In vitro subunit-subunit binding assays. FimCHis-FimG complexes were purified from the strain C600/pETS1000/pETS2A as described previously (42). dscFimG was purified from the periplasm of strain C600/pTrc-dscFimG by using anion exchange and hydrophobic interaction columns. Pure FimH was obtained as described previously (3). FimH in 3 M urea was diluted 10-fold in the presence of dscFimG or FimCHis-FimG complexes followed by incubation with excess FimH. dscFimG-FimH or FimCHis-FimG-FimH complexes were further purified by cation-exchange chromatography. dscFimG-FimH or FimCHis-FimG-FimH complexes were run on an SDS-polyacrylamide gel stained with Coomassie blue after incubation in SDS at either 95 or 25°C. dscFimG-FimH or FimG-FimH complexes can be detected because they must be incubated at 95°C to dissociate (46).

Outer membrane preparation and usher copurification. Usher copurification experiments were performed by expressing FimC and the appropriate subunit(s) with FimDHis (41, 42). Bacterial strains were grown to an optical density at 600 nm of 0.8 and induced with 0.1 mM IPTG and 0.1% arabinose for 1 h. The cells were harvested, and outer membranes were prepared as described previously (48, 50). Nickel-nitrilotriacetic acid beads (Qiagen) were added to the outer membranes and rocked overnight at 4°C. The beads were washed several times in buffer containing 0.3 M NaCl, 20 mM HEPES (pH 7.4), and 0.1% dodecyl maltoside with 10 to 20 mM imidazole. Protein was eluted from the beads by using the same buffer containing 30 to 100 mM EDTA instead of imidazole. Samples were analyzed by SDS-polyacrylamide gel electrophoresis followed by staining with Coomassie blue or Western blotting with anti-FimCH (MedImmune, Inc.), anti-FimD (MedImmune, Inc.), anti-FimF (Soman Abraham), anti-FimG (1), and/or anti-HA (Convance) antiserum. FimD antibodies are polyclonal and were generated against native protein. FimF and FimG antibodies were generated against peptides.

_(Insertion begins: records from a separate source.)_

## src/hdl/alaw_gain_upsample_defines.svh

```systemverilog
// Assertion macros shared by the alaw_gain_upsample RTL.
// Included by the modules that carry concurrent assertions; no dependencies.
`ifndef ALAW_GAIN_UPSAMPLE_DEFINES_SVH
`define ALAW_GAIN_UPSAMPLE_DEFINES_SVH

// Same-cycle implication, disabled while reset is asserted
`define ALAWGU_ASSERT_NOW(label, clk, rstn, ante, cons, msg) \
    label: assert property (@(posedge clk) disable iff (!(rstn)) (ante) |-> (cons)) \
        else $error(msg);

// Next-cycle implication, disabled while reset is asserted
`define ALAWGU_ASSERT_NEXT(label, clk, rstn, ante, cons, msg) \
    label: assert property (@(posedge clk) disable iff (!(rstn)) (ante) |=> (cons)) \
        else $error(msg);

`endif

```

## src/hdl/alawgu_pkg.sv

```systemverilog
// Shared types, constants and the A-law expander for alaw_gain_upsample.
// No dependencies; used by every module of the block.
`timescale 1ns / 1ps

package alawgu_pkg;

    // Configuration register indexes
    localparam int CFG_INDEX_W = 8;
    localparam logic [CFG_INDEX_W-1:0] CFG_GAIN_Q15      = 8'd0;
    localparam logic [CFG_INDEX_W-1:0] CFG_OVERSAMPLE_ON = 8'd1;

    // Gain format and limits (Q15, clamped to plus or minus 8.0)
    localparam int GAIN_W = 20;
    localparam logic signed [GAIN_W-1:0] GAIN_MAX   = 20'sd262144;
    localparam logic signed [GAIN_W-1:0] GAIN_MIN   = -20'sd262144;
    localparam logic signed [GAIN_W-1:0] GAIN_RESET = 20'sd4096;

    localparam int SAMPLE_W = 16;
    localparam int PROD_W   = SAMPLE_W + GAIN_W;
    localparam logic [SAMPLE_W-1:0] DAC_OFFSET = 16'h8000;

    // Default depth of the queue between front and back
    localparam int FIFO_DEPTH_DEF = 4;

    typedef struct packed {
        logic [SAMPLE_W-1:0] sample;
        logic                pend;
    } sample_entry_t;

    // Expand one A-law byte to signed linear (magnitude at most 32256)
    function automatic logic signed [SAMPLE_W-1:0] alaw_expand(input logic [7:0] code);
        logic [7:0]          a;
        logic [2:0]          seg;
        logic [SAMPLE_W-1:0] mag;
        begin
            a   = code ^ 8'h55;
            seg = a[6:4];
            mag = {8'b0, a[3:0], 4'b0};
            if (seg == 3'd0) begin
                mag = mag + 16'd8;
            end else begin
                mag = (mag + 16'h0108) << (seg - 3'd1);
            end
            alaw_expand = a[7] ? $signed(mag) : -$signed(mag);
        end
    endfunction

endpackage

```

## src/hdl/alawgu_fifo.sv

```systemverilog
// Short queue of scaled samples between the front and the back.
// Depends on alawgu_pkg and alaw_gain_upsample_defines.svh.
`timescale 1ns / 1ps
`include "alaw_gain_upsample_defines.svh"

module alawgu_fifo #(
    parameter int DEPTH = alawgu_pkg::FIFO_DEPTH_DEF
) (
    input  logic                      aclk,
    input  logic                      aresetn,
    input  logic                      push,
    input  alawgu_pkg::sample_entry_t push_data,
    output logic                      full,
    input  logic                      pop,
    output alawgu_pkg::sample_entry_t pop_data,
    output logic                      empty
);

    localparam int PTR_W = (DEPTH > 1) ? $clog2(DEPTH) : 1;
    localparam int CNT_W = $clog2(DEPTH + 1);

    alawgu_pkg::sample_entry_t slots_reg [DEPTH];
    logic [PTR_W-1:0] wr_ptr_reg, wr_ptr_next;
    logic [PTR_W-1:0] rd_ptr_reg, rd_ptr_next;
    logic [CNT_W-1:0] count_reg, count_next;
    logic             do_push, do_pop;

    assign full     = (count_reg == CNT_W'(DEPTH));
    assign empty    = (count_reg == '0);
    assign do_push  = push && !full;
    assign do_pop   = pop && !empty;
    assign pop_data = slots_reg[rd_ptr_reg];

    // Advance pointers with wrap at the queue depth
    always_comb begin
        wr_ptr_next = wr_ptr_reg;
        rd_ptr_next = rd_ptr_reg;
        count_next  = count_reg;
        if (do_push) begin
            wr_ptr_next = (wr_ptr_reg == PTR_W'(DEPTH - 1)) ? '0 : wr_ptr_reg + 1'b1;
        end
        if (do_pop) begin
            rd_ptr_next = (rd_ptr_reg == PTR_W'(DEPTH - 1)) ? '0 : rd_ptr_reg + 1'b1;
        end
        if (do_push && !do_pop) begin
            count_next = count_reg + 1'b1;
        end else if (do_pop && !do_push) begin
            count_next = count_reg - 1'b1;
        end
    end

    always_ff @(posedge aclk) begin
        if (!aresetn) begin
            wr_ptr_reg <= '0;
            rd_ptr_reg <= '0;
            count_reg  <= '0;
        end else begin
            wr_ptr_reg <= wr_ptr_next;
            rd_ptr_reg <= rd_ptr_next;
            count_reg  <= count_next;
        end
    end

    // Store the pushed entry
    always_ff @(posedge aclk) begin
        if (do_push) begin
            slots_reg[wr_ptr_reg] <= push_data;
        end
    end

    `ALAWGU_ASSERT_NOW(a_fifo_count_bound, aclk, aresetn, 1'b1, count_reg <= CNT_W'(DEPTH), "queue count exceeds depth")
    `ALAWGU_ASSERT_NEXT(a_fifo_fill, aclk, aresetn, do_push && !do_pop, !empty, "queue empty after a lone push")

endmodule

```

## src/hdl/alawgu_front.sv

```systemverilog
// Front part: accepts A-law bytes, expands, scales by the gain, saturates and offsets.
// Depends on alawgu_pkg; feeds alawgu_fifo.
`timescale 1ns / 1ps

module alawgu_front (
    input  logic                                  aclk,
    input  logic                                  aresetn,
    input  logic signed [alawgu_pkg::GAIN_W-1:0]  gain_q15,
    input  logic                                  s_valid,
    output logic                                  s_ready,
    input  logic [7:0]                            s_alaw_code,
    input  logic                                  s_packet_end,
    output logic                                  push,
    output alawgu_pkg::sample_entry_t             push_data,
    input  logic                                  push_full
);

    localparam int SW = alawgu_pkg::SAMPLE_W;
    localparam int PW = alawgu_pkg::PROD_W;
    localparam int SHW = PW - 15;

    logic                 lin_valid_reg;
    logic signed [SW-1:0] lin_reg;
    logic                 lin_pend_reg;
    logic                 prod_valid_reg;
    logic signed [PW-1:0] prod_reg;
    logic                 prod_pend_reg;
    logic                 adv_lin, adv_prod;
    logic signed [SHW-1:0] shifted;
    logic signed [SW-1:0]  sat;

    // Each stage moves when the one after it can take its contents
    assign adv_prod = !prod_valid_reg || !push_full;
    assign adv_lin  = !lin_valid_reg || adv_prod;
    assign s_ready  = adv_lin;

    always_ff @(posedge aclk) begin
        if (!aresetn) begin
            lin_valid_reg  <= 1'b0;
            prod_valid_reg <= 1'b0;
        end else begin
            if (adv_lin) begin
                lin_valid_reg <= s_valid;
            end
            if (adv_prod) begin
                prod_valid_reg <= lin_valid_reg;
            end
        end
    end

    // Expand the byte, then multiply by the gain
    always_ff @(posedge aclk) begin
        if (adv_lin && s_valid) begin
            lin_reg      <= alawgu_pkg::alaw_expand(s_alaw_code);
            lin_pend_reg <= s_packet_end;
        end
        if (adv_prod && lin_valid_reg) begin
            prod_reg      <= PW'(lin_reg) * PW'(gain_q15);
            prod_pend_reg <= lin_pend_reg;
        end
    end

    // Arithmetic shift by 15 (floor), saturate to 16 bits, then offset
    assign shifted = prod_reg[PW-1:15];

    always_comb begin
        if (shifted > SHW'(32767)) begin
            sat = 16'sh7FFF;
        end else if (shifted < -SHW'(32768)) begin
            sat = -16'sh8000;
        end else begin
            sat = shifted[SW-1:0];
        end
    end

    assign push             = prod_valid_reg;
    assign push_data.sample = $unsigned(sat) + alawgu_pkg::DAC_OFFSET;
    assign push_data.pend   = prod_pend_reg;

endmodule

```

## src/hdl/alawgu_back.sv

```systemverilog
// Back part: keeps the sample history, forms the midpoint and drives results.
// Depends on alawgu_pkg and alaw_gain_upsample_defines.svh.
`timescale 1ns / 1ps
`include "alaw_gain_upsample_defines.svh"

module alawgu_back (
    input  logic                                  aclk,
    input  logic                                  aresetn,
    input  logic                                  oversample_on,
    input  logic                                  head_empty,
    input  alawgu_pkg::sample_entry_t             head,
    output logic                                  pop,
    output logic                                  m_valid,
    input  logic                                  m_ready,
    output logic [alawgu_pkg::SAMPLE_W-1:0]       m_dac_sample,
    output logic                                  m_last_of_pair,
    output logic                                  m_ends_packet
);

    localparam int SW = alawgu_pkg::SAMPLE_W;
    localparam int NW = SW + 5;

    logic [SW-1:0] oldest_reg, middle_reg, newest_reg;
    logic          out_valid_reg;
    logic [SW-1:0] out_sample_reg;
    logic          out_last_reg, out_end_reg;
    logic          hold_valid_reg;
    logic [SW-1:0] hold_sample_reg;
    logic          hold_pend_reg;
    logic          out_free, take;
    logic [NW-1:0] six_mid, three_new;
    logic signed [NW-1:0] num;
    logic [SW-1:0] mid;

    assign out_free = !out_valid_reg || m_ready;
    assign take     = out_free && !hold_valid_reg && !head_empty;
    assign pop      = take;

    // Midpoint from the history as it stands after this item shifts in
    assign six_mid   = {3'b0, newest_reg, 2'b0} + {4'b0, newest_reg, 1'b0};
    assign three_new = {4'b0, head.sample, 1'b0} + {5'b0, head.sample};
    assign num       = $signed(six_mid + three_new - {5'b0, middle_reg});

    // Truncate toward zero and clamp to the DAC range
    always_comb begin
        if (num[NW-1]) begin
            mid = '0;
        end else if (num[NW-2:SW+3] != '0) begin
            mid = '1;
        end else begin
            mid = num[SW+2:3];
        end
    end

    always_ff @(posedge aclk) begin
        if (!aresetn) begin
            oldest_reg     <= '0;
            middle_reg     <= '0;
            newest_reg     <= '0;
            out_valid_reg  <= 1'b0;
            hold_valid_reg <= 1'b0;
        end else begin
            if (out_free) begin
                if (hold_valid_reg) begin
                    // Release the held sample as the final transaction
                    out_valid_reg  <= 1'b1;
                    hold_valid_reg <= 1'b0;
                end else if (!head_empty) begin
                    out_valid_reg  <= 1'b1;
                    hold_valid_reg <= oversample_on;
                end else begin
                    out_valid_reg <= 1'b0;
                end
            end
            // Shift the history on every item taken
            if (take) begin
                oldest_reg <= middle_reg;
                middle_reg <= newest_reg;
                newest_reg <= head.sample;
            end
        end
    end

    // Result payload and the held sample
    always_ff @(posedge aclk) begin
        if (out_free) begin
            if (hold_valid_reg) begin
                out_sample_reg <= hold_sample_reg;
                out_last_reg   <= 1'b1;
                out_end_reg    <= hold_pend_reg;
            end else if (!head_empty) begin
                if (oversample_on) begin
                    out_sample_reg <= mid;
                    out_last_reg   <= 1'b0;
                    out_end_reg    <= 1'b0;
                end else begin
                    out_sample_reg <= head.sample;
                    out_last_reg   <= 1'b1;
                    out_end_reg    <= head.pend;
                end
            end
        end
        if (take) begin
            hold_sample_reg <= head.sample;
            hold_pend_reg   <= head.pend;
        end
    end

    assign m_valid        = out_valid_reg;
    assign m_dac_sample   = out_sample_reg;
    assign m_last_of_pair = out_last_reg;
    assign m_ends_packet  = out_end_reg;

    `ALAWGU_ASSERT_NOW(a_hold_needs_out, aclk, aresetn, hold_valid_reg, out_valid_reg, "held sample without a midpoint in the output register")
    `ALAWGU_ASSERT_NEXT(a_mid_then_final, aclk, aresetn, out_valid_reg && !out_last_reg && m_ready, out_valid_reg && out_last_reg, "midpoint not followed by its sample")
    `ALAWGU_ASSERT_NOW(a_end_on_final, aclk, aresetn, out_valid_reg && out_end_reg, out_last_reg, "packet end flagged on a midpoint")
    `ALAWGU_ASSERT_NOW(a_no_pop_while_held, aclk, aresetn, hold_valid_reg, !pop, "queue popped while a sample is held")

endmodule

```

## src/hdl/alaw_gain_upsample.sv

```systemverilog
// Top level of the A-law decoder with gain and 2x quadratic interpolation.
// Depends on alawgu_pkg, alawgu_front, alawgu_fifo and alawgu_back.
//
// Usage:
//   s_ channel: one A-law byte (s_alaw_code) and a packet marker
//   (s_packet_end) per transaction, valid/ready handshake.
//   m_ channel: offset-binary DAC samples (32768 is silence). With
//   oversampling on, each byte gives a midpoint (m_last_of_pair low) and
//   then its sample (m_last_of_pair high, m_ends_packet copied from input).
//   cfg_ channel: index 0 writes the Q15 gain (clamped to plus or minus
//   8.0), index 1 the oversample enable; other indexes are ignored.
//   cfg_ready is always high; write only while the block is idle.
// Path: the input transaction loads the expand register, then the multiply
//   register, then a queue slot, then the output register that drives m_valid.
// Throughput: one byte per cycle with oversampling off while m_ready is high;
//   with it on, each byte leaves as two transactions through the single output
//   register of the back part, which takes no new byte until the held one is out.
// Reset: aresetn low for one clock clears history to zero, gain to 0.125,
//   oversampling on, and empties the pipeline. When the receiver stalls,
//   the output register holds, the queue fills, then s_ready drops.
`timescale 1ns / 1ps

module alaw_gain_upsample #(
    parameter int FIFO_DEPTH = alawgu_pkg::FIFO_DEPTH_DEF
) (
    input  logic                                   aclk,
    input  logic                                   aresetn,
    input  logic                                   s_valid,
    output logic                                   s_ready,
    input  logic [7:0]                             s_alaw_code,
    input  logic                                   s_packet_end,
    output logic                                   m_valid,
    input  logic                                   m_ready,
    output logic [alawgu_pkg::SAMPLE_W-1:0]        m_dac_sample,
    output logic                                   m_last_of_pair,
    output logic                                   m_ends_packet,
    input  logic                                   cfg_valid,
    output logic                                   cfg_ready,
    input  logic [alawgu_pkg::CFG_INDEX_W-1:0]     cfg_index,
    input  logic signed [alawgu_pkg::GAIN_W-1:0]   cfg_data
);

    logic signed [alawgu_pkg::GAIN_W-1:0] gain_reg;
    logic                                 oversample_reg;
    logic                                 push, full, pop, empty;
    alawgu_pkg::sample_entry_t            push_data, pop_data;

    assign cfg_ready = 1'b1;

    // Take register writes, clamping the gain to its bounds
    always_ff @(posedge aclk) begin
        if (!aresetn) begin
            gain_reg       <= alawgu_pkg::GAIN_RESET;
            oversample_reg <= 1'b1;
        end else if (cfg_valid) begin
            if (cfg_index == alawgu_pkg::CFG_GAIN_Q15) begin
                if (cfg_data > alawgu_pkg::GAIN_MAX) begin
                    gain_reg <= alawgu_pkg::GAIN_MAX;
                end else if (cfg_data < alawgu_pkg::GAIN_MIN) begin
                    gain_reg <= alawgu_pkg::GAIN_MIN;
                end else begin
                    gain_reg <= cfg_data;
                end
            end else if (cfg_index == alawgu_pkg::CFG_OVERSAMPLE_ON) begin
                oversample_reg <= cfg_data[0];
            end
        end
    end

    alawgu_front u_front (
        .aclk         (aclk),
        .aresetn      (aresetn),
        .gain_q15     (gain_reg),
        .s_valid      (s_valid),
        .s_ready      (s_ready),
        .s_alaw_code  (s_alaw_code),
        .s_packet_end (s_packet_end),
        .push         (push),
        .push_data    (push_data),
        .push_full    (full)
    );

    alawgu_fifo #(
        .DEPTH (FIFO_DEPTH)
    ) u_fifo (
        .aclk      (aclk),
        .aresetn   (aresetn),
        .push      (push),
        .push_data (push_data),
        .full      (full),
        .pop       (pop),
        .pop_data  (pop_data),
        .empty     (empty)
    );

    alawgu_back u_back (
        .aclk           (aclk),
        .aresetn        (aresetn),
        .oversample_on  (oversample_reg),
        .head_empty     (empty),
        .head           (pop_data),
        .pop            (pop),
        .m_valid        (m_valid),
        .m_ready        (m_ready),
        .m_dac_sample   (m_dac_sample),
        .m_last_of_pair (m_last_of_pair),
        .m_ends_packet  (m_ends_packet)
    );

endmodule
```
**src/rtl/m2i_pkg.sv**
```systemverilog
`default_nettype none
package m2i_pkg;

	localparam int ElemW    = 16;
	localparam int AdjW     = ElemW + 1;
	localparam int DetW     = 32;
	localparam int TolW     = 31;
	localparam int QW       = 16;
	localparam int NumW     = DetW + 2;
	localparam int DenW     = DetW + 1;
	localparam int CmpW     = DenW + QW;
	localparam int DivSteps = QW;
	localparam int NumLanes = 4;
	localparam int AddrW    = 3;
	localparam int DataW    = 32;

	// Register index, taken from paddr above the byte offset.
	localparam logic RegIdxTol = 1'b0;
	localparam logic [TolW-1:0] TolReset = TolW'(1);

	typedef logic signed [ElemW-1:0] m2i_elem_t;

	typedef struct packed {
		logic [NumW-1:0] num;
		logic [DenW-1:0] den;
		logic            neg;
	} m2i_lane_in_t;

	typedef struct packed {
		logic [QW-1:0] q;
		logic          big;
		logic          neg;
	} m2i_lane_res_t;

endpackage
`default_nettype wire

```
**src/rtl/m2i_merge.sv**
```systemverilog
`default_nettype none
// Applies sign and saturation to each lane, or gives zero for a singular matrix, and merges the clip flags.
module m2i_merge import m2i_pkg::*; (
	input  wire m2i_lane_res_t res [NumLanes],
	input  wire logic          sing,
	output m2i_elem_t          inv [NumLanes],
	output logic               sat
);

	logic [NumLanes-1:0] clip;

	always_comb begin
		for (int i = 0; i < NumLanes; i++) begin
			clip[i] = 1'b0;
			inv[i]  = '0;
			if (!sing) begin
				if (res[i].neg) begin
					if (res[i].big || res[i].q > QW'(32768)) begin
						clip[i] = 1'b1;
						inv[i]  = m2i_elem_t'(-32768);
					end else begin
						inv[i] = m2i_elem_t'(-res[i].q);
					end
				end else begin
					if (res[i].big || res[i].q > QW'(32767)) begin
						clip[i] = 1'b1;
						inv[i]  = m2i_elem_t'(32767);
					end else begin
						inv[i] = m2i_elem_t'(res[i].q);
					end
				end
			end
		end
		sat = |clip;
	end

endmodule
`default_nettype wire

```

Hemagglutination assays. The strain Orn103/pUT2002 (32) was transformed with pTrc99A, pTrc-FimH, or pTrc-FimGH and grown statically in the presence of 0.1 mM IPTG for 48 h. The cells were harvested, and hemagglutination assays were performed as described previously (16). Results are representative of three independent experiments.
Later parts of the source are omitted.